Top line Patrik Laine seems to be the best Patrik Laine. He's raised his game to the level of Scheifele and Wheeler and the results are dangerous. #NHLJets
— Scott Billeck (@ScottBilleck) February 27, 2019
The style of game Wheeler and Scheifele play leaves no room for floaters, but if you’re willing to keep their pace, you’ll be rewarded. Some of their brash, in-your-face style seems to be rubbing off on Laine, and the offense is following naturally.
For Maurice, this edition of the line blender landed on exactly the right combo. We’ve talked before about how Laine is better off scoring off the cycle than off the rush. That’s why he and Kyle Connor found success together for a time. But as strong as Connor is becoming down low, nobody on the Jets does the cycle game better than Scheifele and Wheeler.
Laine Becomes More Complete
The accusations of “one-trick pony” flew fast and furious at the height of Laine’s slump. Perhaps it’s no surprise then that when he plays with players who force him to branch out beyond that trick, the trick itself becomes all the more successful.
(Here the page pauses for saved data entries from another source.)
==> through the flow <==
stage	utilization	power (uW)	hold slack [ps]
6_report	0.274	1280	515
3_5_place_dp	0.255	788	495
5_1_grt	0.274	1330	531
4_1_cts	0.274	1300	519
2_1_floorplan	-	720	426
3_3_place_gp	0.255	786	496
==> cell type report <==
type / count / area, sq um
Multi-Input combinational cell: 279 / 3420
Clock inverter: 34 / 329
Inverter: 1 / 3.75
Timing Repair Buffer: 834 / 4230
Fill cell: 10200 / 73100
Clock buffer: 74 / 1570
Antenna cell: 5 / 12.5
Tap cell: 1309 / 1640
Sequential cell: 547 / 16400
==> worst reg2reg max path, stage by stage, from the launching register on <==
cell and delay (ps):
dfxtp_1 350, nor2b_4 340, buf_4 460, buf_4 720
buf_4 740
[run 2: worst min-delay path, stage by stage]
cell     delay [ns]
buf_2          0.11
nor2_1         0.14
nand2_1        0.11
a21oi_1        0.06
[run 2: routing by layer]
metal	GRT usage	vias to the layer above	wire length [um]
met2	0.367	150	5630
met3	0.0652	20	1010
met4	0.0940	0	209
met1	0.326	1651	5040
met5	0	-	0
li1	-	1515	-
**src/crc_engine.sv**
```systemverilog
`timescale 1ns/1ns

module crc_engine #(
    parameter type  crc_t = logic [15:0],
    parameter crc_t POLY  = '0,
    parameter crc_t INIT  = '1
) (
    input  logic       clk,
    input  logic       rst,
    input  logic       clear,
    input  logic       en,
    input  logic [7:0] din,
    output crc_t       crc
);

    localparam int W = $bits(crc_t);

    function automatic crc_t reflect(crc_t p);
        crc_t r;
        for (int i = 0; i < W; i++) begin
            r[i] = p[W-1-i];
        end
        return r;
    endfunction

    localparam crc_t RPOLY = reflect(POLY);

    // one byte, lsb first, right shifting register
    function automatic crc_t fold(crc_t r, logic [7:0] d);
        crc_t c;
        c = r;
        for (int i = 0; i < 8; i++) begin
            if (c[0] ^ d[i]) begin
                c = (c >> 1) ^ RPOLY;
            end else begin
                c = c >> 1;
            end
        end
        return c;
    endfunction

    crc_t acc;

    always_ff @(posedge clk or posedge rst) begin
        if (rst) begin
            acc <= INIT;
        end else if (clear) begin
            acc <= INIT;
        end else if (en) begin
            acc <= fold(acc, din);
        end
    end

    assign crc = ~acc;

endmodule

```
==> src/com_pkg.sv <==
package com_pkg;

    // buffer geometry
    localparam int ADDR_W      = 12;
    localparam int RAM_DEPTH   = 1 << ADDR_W;
    localparam int RAM_LATENCY = 2;

    // field lengths in bytes
    localparam int PLEN = 4;
    localparam int NLEN = 2;
    localparam int CLEN = 2;
    // cycles spent in GAP before fd
    localparam int GLEN = 4;

    localparam logic [7:0] PID_PREM  = 8'h5A;
    localparam logic [7:0] PID_SYNC  = 8'h0F;
    localparam logic [7:0] PID_ACK   = 8'h2D;
    localparam logic [7:0] PID_NAK   = 8'hA5;
    localparam logic [7:0] PID_STL   = 8'hE1;
    localparam logic [7:0] PID_STAT  = 8'hD2;
    localparam logic [7:0] PID_DATA0 = 8'h96;
    localparam logic [7:0] PID_DATA1 = 8'h5A;

    // polynomials in normal form, engines reflect them
    localparam logic [4:0]  CRC5_POLY  = 5'h05;
    localparam logic [4:0]  CRC5_INIT  = 5'h1F;
    localparam logic [15:0] CRC16_POLY = 16'h8005;
    localparam logic [15:0] CRC16_INIT = 16'hFFFF;

    typedef enum logic [3:0] {
        BAG_ACK   = 4'b0001,
        BAG_NAK   = 4'b0010,
        BAG_STL   = 4'b0011,
        BAG_DLINK = 4'b1000,
        BAG_DTYPE = 4'b1001,
        BAG_DTEMP = 4'b1010,
        BAG_DATA0 = 4'b1101,
        BAG_DATA1 = 4'b1110
    } btype_t;

    typedef enum logic [3:0] {
        IDLE, WAIT, PREM, SYNC, WPID, DNUM, WORK, CRC5, CRC16, GAP, DONE
    } state_t;

    // what the output register puts on the line for a stage byte
    typedef enum logic [1:0] {
        SEL_BYTE, SEL_CRC5, SEL_CRC_HI, SEL_CRC_LO
    } sel_t;

    typedef struct packed {
        btype_t            btype;
        logic [ADDR_W-1:0] dlen;
        logic [ADDR_W-1:0] addr;
    } frame_req_t;

    typedef struct packed {
        logic              en;
        logic [ADDR_W-1:0] addr;
        logic [7:0]        data;
    } buf_wr_t;

    typedef struct packed {
        logic       en;
        logic [7:0] data;
    } line_byte_t;

    typedef struct packed {
        logic       en;
        logic       pay;
        sel_t       sel;
        logic [7:0] data;
    } stage_t;

endpackage
--- src/cache_geom_pkg.sv ---
`default_nettype none

package cache_geom_pkg;

  // byte address width of the core
  localparam int ADDR_WIDTH = 32;

  // set associativity
  localparam int WAYS = 4;
  localparam int WAY_WIDTH = $clog2(WAYS);

  // sets per way
  localparam int SETS = 64;
  localparam int INDEX_WIDTH = $clog2(SETS);

  // line of 8 words, 4 bytes each
  localparam int WORD_BYTES = 4;
  localparam int LINE_WORDS = 8;
  localparam int BLOCK_OFFSET_WIDTH = $clog2(LINE_WORDS * WORD_BYTES);

  // whatever is left above index and offset
  localparam int TAG_WIDTH = ADDR_WIDTH - INDEX_WIDTH - BLOCK_OFFSET_WIDTH;

  // field view of a byte address, msb first
  typedef struct packed {
    logic [TAG_WIDTH-1:0]          tag;
    logic [INDEX_WIDTH-1:0]        index;
    logic [BLOCK_OFFSET_WIDTH-1:0] offset;
  } cache_addr_fields_s;

  // same 32 bits, raw word or tag/index/offset
  typedef union packed {
    logic [ADDR_WIDTH-1:0] raw;
    cache_addr_fields_s    fields;
  } cache_addr_u;

endpackage

`default_nettype wire

--- src/mhu_pkg.sv ---
`default_nettype none

package mhu_pkg;

  localparam int STATE_WIDTH = 3;
  localparam int CMD_WIDTH = 2;

  // miss handler states
  typedef enum logic [STATE_WIDTH-1:0] {
    START            = 3'd0,
    SEND_REFILL_ADDR = 3'd1,
    STORE_TAG_MISS   = 3'd2,
    WAIT_SNOOP_DONE  = 3'd3,
    SEND_EVICT_ADDR  = 3'd4,
    SEND_EVICT_DATA  = 3'd5,
    WRITE_FILL_DATA  = 3'd6
  } mhu_state_e;

  // address command, travels as the wishbone address tag
  typedef enum logic [CMD_WIDTH-1:0] {
    NOP         = 2'd0,
    REFILL_ADDR = 2'd1,
    EVICT_ADDR  = 2'd2
  } dma_cmd_e;

  // presented by the tag-verify stage at capture
  typedef struct packed {
    cache_geom_pkg::cache_addr_u                              addr;
    logic                                                     store_tag_miss;
    logic                                                     track_miss;
    logic [cache_geom_pkg::WAY_WIDTH-1:0]                     hit_way;
    logic [cache_geom_pkg::WAY_WIDTH-1:0]                     chosen_way;
    logic [cache_geom_pkg::WAYS-1:0][cache_geom_pkg::TAG_WIDTH-1:0] tags;
    logic [cache_geom_pkg::WAYS-1:0]                          valid;
    logic [cache_geom_pkg::WAYS-1:0]                          dirty;
  } miss_info_s;

  // context held for the life of one miss
  typedef struct packed {
    logic [cache_geom_pkg::TAG_WIDTH-1:0]   tag;
    logic [cache_geom_pkg::INDEX_WIDTH-1:0] index;
    logic [cache_geom_pkg::WAY_WIDTH-1:0]   way;
    logic [cache_geom_pkg::TAG_WIDTH-1:0]   victim_tag;
    logic                                   victim_needs_evict;
    logic                                   track_miss;
    logic                                   store_tag_miss;
  } miss_ctx_s;

  // wishbone classic master side, address phase only
  typedef struct packed {
    logic                                  cyc;
    logic                                  stb;
    logic                                  we;
    logic [cache_geom_pkg::ADDR_WIDTH-1:0] adr;
    dma_cmd_e                              cmd;
  } dma_req_s;

  typedef struct packed {
    logic evict_v;
    logic store_tag_miss_fill_v;
    logic write_fill_data_in_progress;
    logic evict_enqueued;
    logic req_busy;
  } mhu_status_s;

endpackage

`default_nettype wire

--- src/mhu_miss_capture.sv ---
`default_nettype none

module mhu_miss_capture (
  input  logic               clk_i,
  input  logic               reset_i,
  input  logic               capture_i,
  input  mhu_pkg::miss_info_s miss_i,
  output mhu_pkg::miss_ctx_s  ctx_o
);

  cache_geom_pkg::cache_addr_u line_addr;

  logic [cache_geom_pkg::WAY_WIDTH-1:0] way;
  logic                                 way_dirty;
  logic                                 way_valid;

  mhu_pkg::miss_ctx_s ctx_n;
  mhu_pkg::miss_ctx_s ctx_r;

  // miss address as seen by the tv stage
  assign line_addr.raw = miss_i.addr.raw;

  // track miss refills the way it hit on, otherwise the replacement pick
  assign way = miss_i.track_miss ? miss_i.hit_way : miss_i.chosen_way;

  // state bits of the way being replaced
  assign way_dirty = miss_i.dirty[way];
  assign way_valid = miss_i.valid[way];

  always_comb begin
    ctx_n = ctx_r;
    // line tag and set, offset is dropped
    ctx_n.tag = line_addr.fields.tag;
    ctx_n.index = line_addr.fields.index;
    ctx_n.way = way;
    // old line held in that way
    ctx_n.victim_tag = miss_i.tags[way];
    // only a live dirty line has to go back to memory
    ctx_n.victim_needs_evict = way_dirty & way_valid;
    ctx_n.track_miss = miss_i.track_miss;
    ctx_n.store_tag_miss = miss_i.store_tag_miss;
  end

  // one-cycle strobe from the pipeline, only while idle
  always_ff @(posedge clk_i) begin
    if (reset_i) begin
      ctx_r <= '0;
    end else if (capture_i) begin
      ctx_r <= ctx_n;
    end
  end

  assign ctx_o = ctx_r;

endmodule

`default_nettype wire

--- src/mhu_miss_fsm.sv ---
`default_nettype none

module mhu_miss_fsm (
  input  logic                 clk_i,
  input  logic                 reset_i,
  input  logic                 activate_i,
  input  mhu_pkg::miss_ctx_s   ctx_i,
  input  logic                 snoop_way_busy_i,
  input  logic                 ack_i,
  input  logic                 evict_done_i,
  input  logic                 refill_done_i,
  input  logic                 stm_fill_done_i,
  output mhu_pkg::dma_req_s    dma_req_o,
  output mhu_pkg::mhu_status_s status_o
);

  mhu_pkg::mhu_state_e state_r;
  mhu_pkg::mhu_state_e state_n;
  mhu_pkg::mhu_state_e decide_n;

  cache_geom_pkg::cache_addr_u refill_addr;
  cache_geom_pkg::cache_addr_u evict_addr;

  logic evict_victim;
  logic fill_done;

  // line-aligned addresses for the dma engine
  assign refill_addr.fields = '{tag: ctx_i.tag, index: ctx_i.index, offset: '0};
  assign evict_addr.fields = '{tag: ctx_i.victim_tag, index: ctx_i.index, offset: '0};

  // track miss refills in place, never evicts
  assign evict_victim = ctx_i.victim_needs_evict & ~ctx_i.track_miss;

  // store tag miss data comes from the store transmitter, not dma
  assign fill_done = ctx_i.store_tag_miss ? stm_fill_done_i : refill_done_i;

  // shared by the refill ack cycle and STORE_TAG_MISS
  always_comb begin
    if (!evict_victim) begin
      decide_n = mhu_pkg::WRITE_FILL_DATA;
    end else if (snoop_way_busy_i) begin
      // sbuf or tbuf still has stores for this way
      decide_n = mhu_pkg::WAIT_SNOOP_DONE;
    end else begin
      decide_n = mhu_pkg::SEND_EVICT_ADDR;
    end
  end

  always_comb begin
    state_n = state_r;
    case (state_r)
      mhu_pkg::START: begin
        if (activate_i) begin
          state_n = ctx_i.store_tag_miss ? mhu_pkg::STORE_TAG_MISS : mhu_pkg::SEND_REFILL_ADDR;
        end
      end
      // hold the request until the dma acks it
      mhu_pkg::SEND_REFILL_ADDR: begin
        if (ack_i) begin
          state_n = decide_n;
        end
      end
      // no refill, single decision cycle
      mhu_pkg::STORE_TAG_MISS: begin
        state_n = decide_n;
      end
      mhu_pkg::WAIT_SNOOP_DONE: begin
        if (!snoop_way_busy_i) begin
          state_n = mhu_pkg::SEND_EVICT_ADDR;
        end
      end
      mhu_pkg::SEND_EVICT_ADDR: begin
        if (ack_i) begin
          state_n = mhu_pkg::SEND_EVICT_DATA;
        end
      end
      // old line must leave before fill data lands
      mhu_pkg::SEND_EVICT_DATA: begin
        if (evict_done_i) begin
          state_n = mhu_pkg::WRITE_FILL_DATA;
        end
      end
      mhu_pkg::WRITE_FILL_DATA: begin
        if (fill_done) begin
          state_n = mhu_pkg::START;
        end
      end
      default: begin
        state_n = mhu_pkg::START;
      end
    endcase
  end

  always_ff @(posedge clk_i) begin
    if (reset_i) begin
      state_r <= mhu_pkg::START;
    end else begin
      state_r <= state_n;
    end
  end

  // wishbone request straight from state, drops the cycle after ack
  always_comb begin
    dma_req_o = '0;
    dma_req_o.cmd = mhu_pkg::NOP;
    if (state_r == mhu_pkg::SEND_REFILL_ADDR) begin
      dma_req_o.cyc = 1'b1;
      dma_req_o.stb = 1'b1;
      dma_req_o.adr = refill_addr.raw;
      dma_req_o.cmd = mhu_pkg::REFILL_ADDR;
    end else if (state_r == mhu_pkg::SEND_EVICT_ADDR) begin
      // eviction is a write
      dma_req_o.cyc = 1'b1;
      dma_req_o.stb = 1'b1;
      dma_req_o.we = 1'b1;
      dma_req_o.adr = evict_addr.raw;
      dma_req_o.cmd = mhu_pkg::EVICT_ADDR;
    end
  end

  always_comb begin
    // pulse in the evict ack cycle
    status_o.evict_v = (state_r == mhu_pkg::SEND_EVICT_ADDR)
                     & (state_n == mhu_pkg::SEND_EVICT_DATA);
    // dirty stm fills with evict_v, clean stm fills on its decision cycle
    status_o.store_tag_miss_fill_v = ctx_i.store_tag_miss
      & (status_o.evict_v
         | ((state_r == mhu_pkg::STORE_TAG_MISS) & (state_n == mhu_pkg::WRITE_FILL_DATA)));
    status_o.write_fill_data_in_progress = (state_r == mhu_pkg::WRITE_FILL_DATA);
    // lets refill data in once the eviction is queued
    status_o.evict_enqueued = (state_r == mhu_pkg::SEND_EVICT_DATA)
                            | (state_r == mhu_pkg::WRITE_FILL_DATA);
    status_o.req_busy = (state_r == mhu_pkg::SEND_REFILL_ADDR)
                      | (state_r == mhu_pkg::STORE_TAG_MISS)
                      | (state_r == mhu_pkg::WAIT_SNOOP_DONE)
                      | (state_r == mhu_pkg::SEND_EVICT_ADDR);
  end

endmodule

`default_nettype wire

--- src/mhu_top.sv ---
`default_nettype none

module mhu_top (
  input  logic                                 clk_i,
  input  logic                                 reset_i,
  input  logic                                 capture_i,
  input  logic                                 activate_i,
  input  mhu_pkg::miss_info_s                  miss_i,
  input  logic                                 snoop_way_busy_i,
  input  logic                                 ack_i,
  input  logic                                 evict_done_i,
  input  logic                                 refill_done_i,
  input  logic                                 stm_fill_done_i,
  output mhu_pkg::dma_req_s                    dma_req_o,
  output mhu_pkg::mhu_status_s                 status_o,
  output logic [cache_geom_pkg::WAY_WIDTH-1:0] chosen_way_o,
  output logic                                 store_tag_miss_o,
  output logic                                 track_miss_o
);

  mhu_pkg::miss_ctx_s ctx;

  // latches the miss from the tv stage
  mhu_miss_capture u_capture (
    .clk_i     (clk_i),
    .reset_i   (reset_i),
    .capture_i (capture_i),
    .miss_i    (miss_i),
    .ctx_o     (ctx)
  );

  // sequences refill, eviction and fill
  mhu_miss_fsm u_fsm (
    .clk_i            (clk_i),
    .reset_i          (reset_i),
    .activate_i       (activate_i),
    .ctx_i            (ctx),
    .snoop_way_busy_i (snoop_way_busy_i),
    .ack_i            (ack_i),
    .evict_done_i     (evict_done_i),
    .refill_done_i    (refill_done_i),
    .stm_fill_done_i  (stm_fill_done_i),
    .dma_req_o        (dma_req_o),
    .status_o         (status_o)
  );

  // way and op kind for the data path
  assign chosen_way_o = ctx.way;
  assign store_tag_miss_o = ctx.store_tag_miss;
  assign track_miss_o = ctx.track_miss;

endmodule

`default_nettype wire
--- src/hw/execute_control.sv ---
/*
 * Execute control. Accepts issued operations, steers them to a unit
 * and turns flush and commit stall into slot commands.
 */
`timescale 1ns/1ps

module execute_control import ooo_execute_pkg::*; (
  input  logic      CLK,
  input  logic      nRST,
  input  logic      issue_valid,
  input  op_class_t op_class,
  input  logic      flush,
  input  logic      stall_commit,
  output logic      issue_ready,
  output logic      mul_start,
  output logic      mul_advance,
  output logic      mul_clear,
  output logic      au_capture,
  output logic      br_capture,
  output logic      slot_hold,
  output logic      slot_clear
);

  logic accept;

  assign issue_ready = !stall_commit;

  // an op arriving alongside a flush is dropped
  assign accept = issue_valid && issue_ready && !flush;

  // jumps share the arithmetic slot for their link value
  assign au_capture = accept && (op_class == OP_ALU || op_class == OP_JUMP);
  assign br_capture = accept && (op_class == OP_BRANCH);
  assign mul_start  = accept && (op_class == OP_MUL);

  assign mul_advance = !stall_commit && !flush;
  assign mul_clear   = flush;

  assign slot_hold  = stall_commit;
  assign slot_clear = flush;

  assert property (@(posedge CLK) disable iff (!nRST) !(au_capture && br_capture));

  assert property (@(posedge CLK) disable iff (!nRST)
    stall_commit |-> !(au_capture || br_capture || mul_start));

endmodule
We’re early into Laine’s time with Wheeler and Scheifele yet, and it’s true that three of his four goals in that time have come on the man advantage, but both on and off the power play Laine’s play is growing. Rewatch his first goal against the Golden Knights. He mixes it up heavily with Deryk Engelland, one of the toughest in the business, right before the goal and gets mobile to get himself open rather than planting himself in one spot.
Then there’s the game at the other end of the rink. Much like Alexander Ovechkin at the same age, Laine has fielded concerns about his defensive play a lot in his young career. Not lately, however. Since joining Wheeler and Scheifele, he’s been playing a more complete, 200-foot game.
Whoa. Patrik Laine just had a terrific man-on-man defensive shift in his own zone. Just excellent tracking. Whoa!
— Murat Ates (@WPGMurat) February 27, 2019
Laine’s evolution shouldn’t really surprise anyone, in hindsight. He’s 20 years old. It’s a rare 20-year-old player who’s adept defensively, and a rarer one still who can do it while scoring goals at the rate Laine does. Even Connor McDavid, the best player in the world, has had his defensive game questioned in his young career.
There was always room for Laine to grow, but he wasn’t just going to magically do it on his own. He had to be put in a position to succeed and be given players who bring out the best in him. It took longer than many expected, but for now, at least the Jets have found Laine exactly the type of players he seems to play best with.
Despite his slump, Laine is still within range of another 40-goal season, which would be his second before the age of 21. The Jets have a prodigious talent on their hands, that much is clear. Finding the right players to bring him along is one of the hardest parts of that battle. Have the Jets, at last, figured it out? For the time being, at least, it seems so.